A lot has changed since last year, and this is all beneficial to what could be the franchise's highest playoff seeding since 1992-93.

The Chicago Bulls do not have Derrick Rose, and it appears the point guard won't be able to wreak havoc on the Eastern foes until at least All-Star break.

The Orlando Magic lost Dwight Howard to the Los Angeles Lakers, and the Atlanta Hawks traded away Joe Johnson to the Brooklyn Nets.

These were all teams that finished ahead of New York last season, but you can bet your bottom dollar that won't be the case in 2012, especially looking at the numbers.
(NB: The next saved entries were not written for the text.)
[config.mk]
export PLATFORM = sky130hd
export DESIGN_NAME = dtsc_coord_cnt
export DESIGN_NICKNAME = d
export VERILOG_FILES = /design/src/hw/rtl/dtsc_pkg.sv /design/src/hw/rtl/dtsc_coord_cnt.sv
export SDC_FILE = /design/constraint.sdc
export NUM_CORES = 1
export LEC_CHECK = 0
export BUFFER_PORTS_ARGS = -buffer_cell sky130_fd_sc_hd__buf_4
export CAP_MARGIN = 20
export CORE_MARGIN = 5
export CORE_UTILIZATION = 55
export DETAILED_ROUTE_END_ITERATION = 10
export PLACE_DENSITY = 0.8
export SLEW_MARGIN = 25
export SYNTH_ARGS = -nofsm -noshare
export SYNTH_HDL_FRONTEND = slang
export SYNTH_SLANG_ARGS = --single-unit
[constraint.sdc]
create_clock -name clk -period 5 [get_ports clk]
set_input_delay 0 -clock clk [delete_from_list [all_inputs] [get_ports clk]]
set_output_delay 0 -clock clk [all_outputs]
set_load 0.1 [all_outputs]
[src/hw/rtl/dtsc_pkg.sv]
// ----------------------------------------------------------------------------
// dtsc_pkg
// Constants, register codes and shared types of the dense to sparse COO block.
// ----------------------------------------------------------------------------
`default_nettype none

package dtsc_pkg;

	localparam int MAX_ROW_LEN     = 64;
	localparam int MAX_SPARSE_DIMS = 4;

	localparam int POS_W      = (MAX_ROW_LEN > 1) ? $clog2(MAX_ROW_LEN) : 1;
	localparam int LEN_W      = $clog2(MAX_ROW_LEN + 1);
	localparam int DIMS_W     = $clog2(MAX_SPARSE_DIMS + 1);
	localparam int ELEM_W     = 64;
	localparam int COORD_W    = 20;
	localparam int DIM_W      = 21;
	localparam int IDX_W      = 32;
	localparam int ELEM_POS_W = 6;
	localparam int ROWLEN_W   = 7;
	localparam int SDIMS_W    = 3;
	localparam int NUM_REGS   = 7;
	localparam int ADDR_W     = $clog2(NUM_REGS * 4);
	localparam int REG_IDX_W  = ADDR_W - 2;
	localparam int DATA_W     = 32;
	localparam int MEM_AW     = POS_W + 1;

	localparam logic [DIM_W-1:0] DIM_LIMIT = DIM_W'(1048576);

	typedef enum logic [REG_IDX_W-1:0] {
		REG_SPARSE_DIMS    = 3'd0,
		REG_DIM_SIZE_0     = 3'd1,
		REG_DIM_SIZE_1     = 3'd2,
		REG_DIM_SIZE_2     = 3'd3,
		REG_DIM_SIZE_3     = 3'd4,
		REG_ROW_LEN        = 3'd5,
		REG_ELEM_IS_DOUBLE = 3'd6
	} reg_idx_t;

	typedef enum logic [0:0] {
		EMIT_IDLE = 1'b0,
		EMIT_RUN  = 1'b1
	} emit_state_t;

	typedef logic [MAX_SPARSE_DIMS-1:0][COORD_W-1:0] coords_t;
	typedef logic [MAX_SPARSE_DIMS-1:0][DIM_W-1:0]   dim_sizes_t;

	// Write port of the row buffer.
	typedef struct packed {
		logic              en;
		logic [MEM_AW-1:0] addr;
		logic [ELEM_W-1:0] data;
	} mem_wr_t;

	// One completed nonzero row handed to the emitter.
	typedef struct packed {
		logic             valid;
		logic             bank;
		logic [LEN_W-1:0] len;
		coords_t          coords;
		logic [IDX_W-1:0] row_idx;
		logic             dbl;
	} emit_job_t;

endpackage

`default_nettype wire

[src/hw/rtl/dtsc_coord_cnt.sv]
// ----------------------------------------------------------------------------
// dtsc_coord_cnt
// Mixed-radix row coordinate counter, last used dimension fastest.
// ----------------------------------------------------------------------------
`default_nettype none

module dtsc_coord_cnt (
	input  logic                                  clk,
	input  logic                                  arst_n,
	input  logic                                  clear,
	input  logic                                  advance,
	input  logic [dtsc_pkg::SDIMS_W-1:0]          sparse_dims,
	input  dtsc_pkg::dim_sizes_t                  dim_size,
	output dtsc_pkg::coords_t                     coords
);

	dtsc_pkg::coords_t                  coords_q;
	dtsc_pkg::coords_t                  base;
	dtsc_pkg::coords_t                  nxt;
	dtsc_pkg::dim_sizes_t               size_eff;
	logic [dtsc_pkg::MAX_SPARSE_DIMS-1:0][dtsc_pkg::DIM_W-1:0] plus;
	logic [dtsc_pkg::MAX_SPARSE_DIMS-1:0] wrap;
	logic [dtsc_pkg::DIMS_W-1:0]        dims_eff;

	always_comb begin
		if (sparse_dims == '0) begin
			dims_eff = dtsc_pkg::DIMS_W'(1);
		end else if (dtsc_pkg::DIMS_W'(sparse_dims) > dtsc_pkg::DIMS_W'(dtsc_pkg::MAX_SPARSE_DIMS)) begin
			dims_eff = dtsc_pkg::DIMS_W'(dtsc_pkg::MAX_SPARSE_DIMS);
		end else begin
			dims_eff = dtsc_pkg::DIMS_W'(sparse_dims);
		end
	end

	always_comb begin
		for (int k = 0; k < dtsc_pkg::MAX_SPARSE_DIMS; k++) begin
			if (dim_size[k] == '0) begin
				size_eff[k] = dtsc_pkg::DIM_W'(1);
			end else if (dim_size[k] > dtsc_pkg::DIM_LIMIT) begin
				size_eff[k] = dtsc_pkg::DIM_LIMIT;
			end else begin
				size_eff[k] = dim_size[k];
			end
			base[k] = clear ? '0 : coords_q[k];
			plus[k] = dtsc_pkg::DIM_W'(base[k]) + dtsc_pkg::DIM_W'(1);
			wrap[k] = plus[k] >= size_eff[k];
		end
	end

	// The carry ripples from the fastest used dimension toward dimension 0.
	always_comb begin
		logic carry;
		carry = 1'b1;
		for (int k = dtsc_pkg::MAX_SPARSE_DIMS - 1; k >= 0; k--) begin
			nxt[k] = base[k];
			if (k < int'(dims_eff)) begin
				if (carry) begin
					nxt[k] = wrap[k] ? '0 : plus[k][dtsc_pkg::COORD_W-1:0];
				end
				carry = carry & wrap[k];
			end
		end
	end

	always_ff @(posedge clk or negedge arst_n) begin
		if (!arst_n) begin
			coords_q <= '0;
		end else if (advance) begin
			coords_q <= nxt;
		end else if (clear) begin
			coords_q <= base;
		end
	end

	// Unused dimensions keep their value until a clear, but read as zero.
	always_comb begin
		for (int k = 0; k < dtsc_pkg::MAX_SPARSE_DIMS; k++) begin
			coords[k] = (k < int'(dims_eff)) ? base[k] : '0;
		end
	end

endmodule

`default_nettype wire

# --- After elaboration in Yosys (flattened, before gate mapping) ---
# Cells that the tools add are included.
# W data, S select, Z words.
totals:
  register_bits: 80
  latchBits: 0
  ram_bits: 0
  mem_bits_ro: 0
  input_bits: 91
  out_inout_bits: 80
  n_memories: 0
op_classes:
  addsub: 4
  n_mul: 0
  n_div: 0
  magnitude_cmp: 13
  n_eq_ne: 0
  n_shift: 0
  muxes: 34
  bitwise: 2
  reduce_logical: 6
ops:
  columns: ["operator", "count"]
  rows:
  - ["$mux W20", 19]
  - ["$mux W21", 8]
  - ["$mux W80", 2]
  - ["$add A20 B1 Y21 const B", 4]
  - ["$ge A21 B21 Y1", 4]
  - ["$gt A21 B21 Y1 const B", 4]
  - ["$logic_not A21 Y1", 4]
  - ["$lt A1 B3 Y1 const A", 2]
  - ["$lt A2 B3 Y1 const A", 2]
  - ["$mux W3", 2]
  - ["$gt A3 B3 Y1 const B", 1]
  - ["$logic_not A3 Y1", 1]
  - ["$mux W1", 3]
  - ["$and A1 B1 Y1", 2]
  - ["$reduce_bool A2 Y1", 1]

# --- Depth between registers and ports, before layout ---
depth:
  depth_word: 12
  ltp_mapped: 24

# --- Least setup slack after synthesis ---
# Ideal clock, no wire load.
synth_path:
  path_type: "reg-to-reg"
  start: "register coords_q[5] (netlist bit)"
  end: "register coords_q[2] (netlist bit)"
  setup_time_ps: 103
  t_arrival_ps: 4883
  required_time_ps: 4897
  slack_ps: 14
  stages_incl_launch_ff: 16
  path_buffers: 2
  synth_period_minus_slack_ps: 4986
  cell_sequence: "dfrtp_1 -> nor2b_1 -> and4_1 -> and3_1 -> clkbuf_1 -> and3_1 -> and3_1 -> xor2_1 -> ha_1 -> a21o_1 -> a21o_1 -> a221o_1 -> a31o_2 -> or2_1 -> clkbuf_1 -> o31ai_1"
synth_between:
  elab_chain_len: 7
synth_lines:
  columns: ["item", "line", "text"]
  rows:
  - ["from (decl)", "dtsc_coord_cnt.sv:17", "dtsc_pkg::coords_t coords_q;"]
  - ["from (signal assigned)", "dtsc_coord_cnt.sv:69", "coords_q <= nxt;"]
  - ["from (signal assigned)", "dtsc_coord_cnt.sv:71", "coords_q <= base;"]
  - ["$mux W20", "dtsc_coord_cnt.sv:44", "base[k] = clear ? '0 : coords_q[k];"]
  - ["$add A20 B1 Y21", "dtsc_coord_cnt.sv:45", "plus[k] = dtsc_pkg::DIM_W'(base[k]) + dtsc_pkg::DIM_W'(1);"]
  - ["$ge A21 B21 Y1", "dtsc_coord_cnt.sv:46", "wrap[k] = plus[k] >= size_eff[k];"]
  - ["$mux W20", "dtsc_coord_cnt.sv:58", "nxt[k] = wrap[k] ? '0 : plus[k][dtsc_pkg::COORD_W-1:0];"]
  - ["$mux W20", "dtsc_coord_cnt.sv:57", "if (carry) begin"]
  - ["$mux W20", "dtsc_coord_cnt.sv:56", "if (k < int'(dims_eff)) begin"]
  - ["$mux W80", "dtsc_coord_cnt.sv:68", "end else if (advance) begin"]
# Every way passes these cells.
# A chain may end at the register's enable or synchronous reset.

# --- Worst setup path after layout ---
layout_path:
  start: "register coords_q[23] (netlist bit)"
  end: "register coords_q[10] (netlist bit)"
layout_between:
  elab_chain_len: 8
layout_lines:
  columns: ["item", "line", "text"]
  rows:
  - ["$mux W20", "dtsc_coord_cnt.sv:44", null]
  - ["$add A20 B1 Y21", "dtsc_coord_cnt.sv:45", null]
  - ["$ge A21 B21 Y1", "dtsc_coord_cnt.sv:46", null]
  - ["$and A1 B1 Y1", "dtsc_coord_cnt.sv:60", "carry = carry & wrap[k];"]
  - ["$mux W1", "dtsc_coord_cnt.sv:56", null]
  - ["$mux W20", "dtsc_coord_cnt.sv:57", null]
  - ["$mux W20", "dtsc_coord_cnt.sv:56", null]
  - ["$mux W80", "dtsc_coord_cnt.sv:68", null]
# Every way passes these cells.

==> impl_metrics.csv <==
group,metric,value,unit
timing,relSlewSlack,39.70,%
critical_path,cp.arrival,5010,ps
synthesis,synth_area,8039,um^2
min_path,worstHoldStart,"advance",
layout,top_regs,"coords_q: 80 flops",
status,status,"complete, no violations",
critical_path,reg2reg_slack,240,ps
synthesis,yosysUniqueCellTypes,70,
power,max-vdd-ir-drop,0.0001547,V
timing,tns,0,ps
timing,tightest_slew,901.2,ps
min_path,min_path_type,"in2reg",
timing,rsz0062_at_grt,"no",
critical_path,required,5250,ps
synthesis,avgSynthCellArea,7.805,um^2
timing,fmax,210.0,MHz
synthesis,synth_fp_nets,1209,
die,io_pins,171,
synthesis,synth-async-reset-ratio,100.0,%
routing,vias,8194,
critical_path,r2r-start,"coords_q[23]",
global_routing,grt_pass1_vias,7943,
clock_tree,clk_latency,350,ps
critical_path,endpoint_kind,"flip-flop",
routing,via_per_inst,5.977,
global_routing,globalRouteOverflowTotal,0,
routing,dr.pass1.iters,5,
critical_path,cp_max_fo,15,
power,p_leak,4.903,nW
critical_path,critical_path_class,"reg2reg",
place,gp_congestion,0.9374,
global_routing,grt_pass1_wl,37.40,mm
die,core.rowCount,44,
timing,final_max_slew_viol_count,0,
run,drv_cap,0,
synthesis,synth_top_area_share,24.90,%
layout,final.fill_count,1272,
die,die_x,130.9,um
routing,routedWlPerCell,16.75,um
min_path,hold_path_depth,3,
timing,finalClockSkew,5.060,ps
die,fp.dieH,130.9,um
clock_tree,root_buffer,"clkbuf_16",
critical_path,start_kind,"flip-flop",
clock_tree,clockBufferDepth,2,
critical_path,rr_worst_depth,18,
synthesis,ys_warn_count,0,
global_routing,grt_max_degree,81,
die,core,14420,um^2
layout,multi_input_area,5741,um^2
synthesis,synth_flop_cell,"dfrtp_1",
place,place_area,9475,um^2
layout,regMostFlops,"coords_q",
place,portBuffers,170,
power,p_per_area,173.0,nW/um^2
synthesis,post-synth-top-area-cell,"dfrtp_1",
die,initial_core_util,55.73,%
place,hpwl,17.81,mm
layout,layout-drive-gt1-share,20.05,%
clock_tree,htreeDepth,3,
layout,finalNetCount,1361,
die,dieArea,17130,um^2
timing,fin_crit_sh,95.23,%
synthesis,ys_ff_latch,80,
clock_tree,clk_pin_slew,60,ps
layout,area_growth,22.82,%
routing,drcViolationCount,0,
synthesis,synth_enable_flop_cells,0,
clock_tree,cts_setup_buffers,0,
global_routing,grtUsageTotal,26.91,%
layout,stdcell_area,9873,um^2
synthesis,synth_cells,1030,
routing,wl,22.97,mm
timing,setup_violations,0,
clock_tree,cts_buffers,9,
layout,regArea,2002,um^2
clock_tree,numClockSinks,80,
synthesis,yosys-top-cells-area,"dfrtp_1, ha_1, nand2_1, a22o_1, nor2b_1",
routing,ant_nets,0,
layout,antenna_cells,0,
min_path,timing.hold.worst_endpoint,"coords_q[34]",
layout,largest_register_ff_count,80,
timing,hold_viol_final,0,
synthesis,yosysSeqAreaShare,24.90,%
clock_tree,cts_tree,"done",
global_routing,antenna_found_initial,0,
routing,drt_iter0_drc,621,
critical_path,regToRegEndpoint,"coords_q[10]",
timing,fin_crit,4762,ps
==> timing repair <==
| item | in CTS | in global routing |
|---|---|---|
| gates resized for setup | 0 | 5 |
| endpoints found under the hold margin | 80 | 0 |
| setup endpoints to repair | 0 | 49 |
| hold buffers | 1 | 0 |
==> cell type report <==
cell class                 instances  share of cell area (%)
sequential                        80                   20.28
inverter                          34                   1.293
tap                              184                   2.332
clock buffer                      11                   2.560
multi-input combinational        869                   58.14
timing repair buffer             188                   14.36
clock inverter                     5                   1.039
==> report_power, final <==
part | total (W) | switching [W] | internal [W]
registers | 0.000654 | 0.00000301 | 0.000651
logic | 0.000267 | 0.000161 | 0.000106
clock network | 0.000788 | 0.000274 | 0.000514
==> per-stage QoR <==
| stage | setup slack [ps] | total power [W] | std cells | util [%] | hold slack (ps) |
|---|---|---|---|---|---|
| after global placement | 345.7 | 0.0009238 | 1354 | 65.69 | 246.0 |
| final | 238.5 | 0.001708 | 1371 | 68.45 | 117.6 |
| after CTS | 39.56 | 0.001715 | 1371 | 68.23 | 93.27 |
| after global routing | 2.896 | 0.001773 | 1371 | 68.45 | 144.7 |
| after floorplan | 14.34 | 0.0008047 | 1030 | - | -295.6 |
| after detailed placement | 70.90 | 0.0009287 | 1354 | 65.69 | 235.8 |
==> cells by family (layout without fill, tap and decap cells) <==
family                     Yosys count  count (layout)  share of synthesized area [%]
and+or+nand+nor                    504             504                          32.56
xor gates and xnor gates            63              63                          6.864
muxes                                4               4                         0.5136
buffers and inverters               81             238                          4.109
adders and majority gates           88              88                          13.70
DFF                                 80              80                          24.90
AOI/OAI and AO/OA                  210             210                          17.35
==> cells in the final DEF, fill, tap and decap left out, drive strengths merged, types with 47 or more instances in the layout <==
cell type | synthesis | routed
a21oi | 56 | 56
and3 | 49 | 49
buf | 17 | 187
dfrtp | 80 | 80
ha | 88 | 88
nand2 | 158 | 158
nand3 | 47 | 47
nor2 | 76 | 76
nor2b | 51 | 51
o21ai | 51 | 51
==> per-layer routing <==
metal	wire, um	part of all wire (%)	GRT usage (%)	up-vias
li1	-	-	-	3994
met1	10280	45	36.87	3862
met2	10670	46	43.41	295
met3	1510	6.6	4.268	43
met4	501	2.2	9.135	0
met5	0	0	0	-
==> worst max path at each step <==
stage,startpoint,cells after the start,endpoint,slack (ps)
4_1_cts,coords_q[23],18,coords_q[10],40
3_3_place_gp,coords_q[23],18,coords_q[15],350
3_5_place_dp,coords_q[23],18,coords_q[10],70
6_report,coords_q[23],18,coords_q[10],240
5_1_grt,coords_q[20],19,coords_q[0],3
2_1_floorplan,coords_q[5],15,coords_q[2],10
==> cell usage after synthesis (all sizes together) (31+ instances only) <==
library cell / n
and3: 49
nand2: 158
ha: 88
xor2: 31
o21ai: 51
a22o: 36
nor2b: 51
a21oi: 56
dfrtp: 80
xnor2: 32
nand3: 47
inv: 34
nor2: 76
==> worst max-delay path: stages (launching register included) <==
cell and delay (ps):
dfrtp_1 430, nand2_1 110, or4_1 670, nor3b_4 280
and4_4 290, and3_4 230, nand3_4 90, xor2_1 150
nor2_1 60, ha_1 300, nand4_1 130, nor3_2 290
o311a_1 230, a211oi_2 70, a21boi_1 260, nand3_2 210
buf_4 270, or2_1 360, o31ai_2 230
Power figures use the tool's default switching activity.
The Boston Celtics are under .500 for the time being, and a laboring season will affect the team in the long run. 

The Brooklyn Nets are still gluing their core pieces together, so it's hard to say that the team will be able to withstand the test of time.

Basketball is a numbers game: how many points you score and how many points you allow your opponents to score. 

Nobody's done a better job crunching the team's numbers in the last decade than Mike Woodson. 

Coach Woody has this team playing basketball for 48 minutes—in other words, they're not taking any time off. 

To further back my statement, New York is averaging 103 points per game—second most in the Eastern Conference. However, they also only allowing 95.4 points to opponents—the number spiked after that game against James Harden and the Houston Rockets. The difference is about eight points, and that's the best difference in all of the NBA.

New York has what it takes. 

If the playoffs began today, the Knicks would have the No. 2 seed behind Miami, and New York would be pitted against the Philadelphia 76ers.

As many of you remember, New York swept Philly in the home-and-home games back in the first week of November—take it as a sign of good things to come!

There are very few teams in the East that can keep up with New York, especially in a grueling playoff series. 

With that being said, I believe New York will claim the No. 2 seed, advance all the way to the Finals where they will meet the Miami Heat and reignite a rivalry. 

Can New York beat out Miami in an intense seven game series? 

We'll save that for another article.